──────── RECORDED DATA ────────

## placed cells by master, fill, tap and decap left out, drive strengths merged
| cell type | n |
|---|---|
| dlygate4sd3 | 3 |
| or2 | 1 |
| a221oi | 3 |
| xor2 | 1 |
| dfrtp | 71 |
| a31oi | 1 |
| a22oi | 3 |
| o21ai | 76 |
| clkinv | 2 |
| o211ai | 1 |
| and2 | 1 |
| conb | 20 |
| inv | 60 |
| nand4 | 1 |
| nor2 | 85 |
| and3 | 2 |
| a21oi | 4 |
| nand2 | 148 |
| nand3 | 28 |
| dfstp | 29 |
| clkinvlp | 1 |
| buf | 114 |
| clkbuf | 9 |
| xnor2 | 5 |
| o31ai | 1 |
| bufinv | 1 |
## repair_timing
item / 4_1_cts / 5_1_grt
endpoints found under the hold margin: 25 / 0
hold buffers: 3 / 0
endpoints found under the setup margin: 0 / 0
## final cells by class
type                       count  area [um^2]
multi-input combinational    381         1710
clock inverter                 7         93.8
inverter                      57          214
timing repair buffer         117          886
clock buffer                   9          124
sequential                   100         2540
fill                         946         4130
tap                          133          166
==> config.mk <==
export PLATFORM = sky130hd
export DESIGN_NAME = mwc_watch
export DESIGN_NICKNAME = d
export VERILOG_FILES = /design/src/core/mwc_pkg.sv /design/src/core/mwc_watch.sv
export SDC_FILE = /design/constraint.sdc
export NUM_CORES = 1
export LEC_CHECK = 0
export ABC_AREA = 1
export BUFFER_PORTS_ARGS = -buffer_cell sky130_fd_sc_hd__clkbuf_2
export CAP_MARGIN = 5
export CORE_ASPECT_RATIO = 1.25
export CORE_MARGIN = 5
export CORE_UTILIZATION = 53
export CTS_CLUSTER_DIAMETER = 60
export DETAILED_ROUTE_END_ITERATION = 6
export PLACE_DENSITY_LB_ADDON = 0.08
export RECOVER_POWER = 25
export REMOVE_ABC_BUFFERS = 1
export SETUP_SLACK_MARGIN = 0.1
export SYNTH_ARGS = -nofsm -noshare
export SYNTH_HDL_FRONTEND = slang
export SYNTH_SLANG_ARGS = --single-unit
==> constraint.sdc <==
create_clock -name clock -period 5.2 [get_ports clock]
set_input_delay 0.26 -clock clock [delete_from_list [all_inputs] [get_ports clock]]
set_output_delay 0.26 -clock clock [all_outputs]
set_load 0.005 [all_outputs]
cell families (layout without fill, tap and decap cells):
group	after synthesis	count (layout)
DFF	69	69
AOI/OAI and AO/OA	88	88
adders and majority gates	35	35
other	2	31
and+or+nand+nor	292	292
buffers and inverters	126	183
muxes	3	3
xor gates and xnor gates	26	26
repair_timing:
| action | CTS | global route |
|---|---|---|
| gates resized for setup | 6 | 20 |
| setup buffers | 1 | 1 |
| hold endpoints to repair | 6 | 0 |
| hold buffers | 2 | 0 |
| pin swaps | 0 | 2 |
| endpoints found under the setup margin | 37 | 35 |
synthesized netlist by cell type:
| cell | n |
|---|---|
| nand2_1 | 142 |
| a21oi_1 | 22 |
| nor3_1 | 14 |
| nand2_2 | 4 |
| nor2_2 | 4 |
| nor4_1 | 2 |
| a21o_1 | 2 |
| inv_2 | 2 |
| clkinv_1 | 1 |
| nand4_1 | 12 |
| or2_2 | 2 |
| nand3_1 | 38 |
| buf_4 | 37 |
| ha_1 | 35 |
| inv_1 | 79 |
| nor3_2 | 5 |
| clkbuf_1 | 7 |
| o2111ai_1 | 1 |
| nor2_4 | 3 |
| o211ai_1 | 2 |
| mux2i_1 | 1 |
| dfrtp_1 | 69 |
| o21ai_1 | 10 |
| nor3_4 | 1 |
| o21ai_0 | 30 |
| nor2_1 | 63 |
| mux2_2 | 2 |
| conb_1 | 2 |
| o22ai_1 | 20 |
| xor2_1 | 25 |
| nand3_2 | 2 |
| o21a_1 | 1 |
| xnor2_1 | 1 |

────────

- [PROBLEM STATEMENT] Gather from the data above every line with the string "count".

- [ANSWER TO THIS PROBLEM]
type                       count  area [um^2]
group	after synthesis	count (layout)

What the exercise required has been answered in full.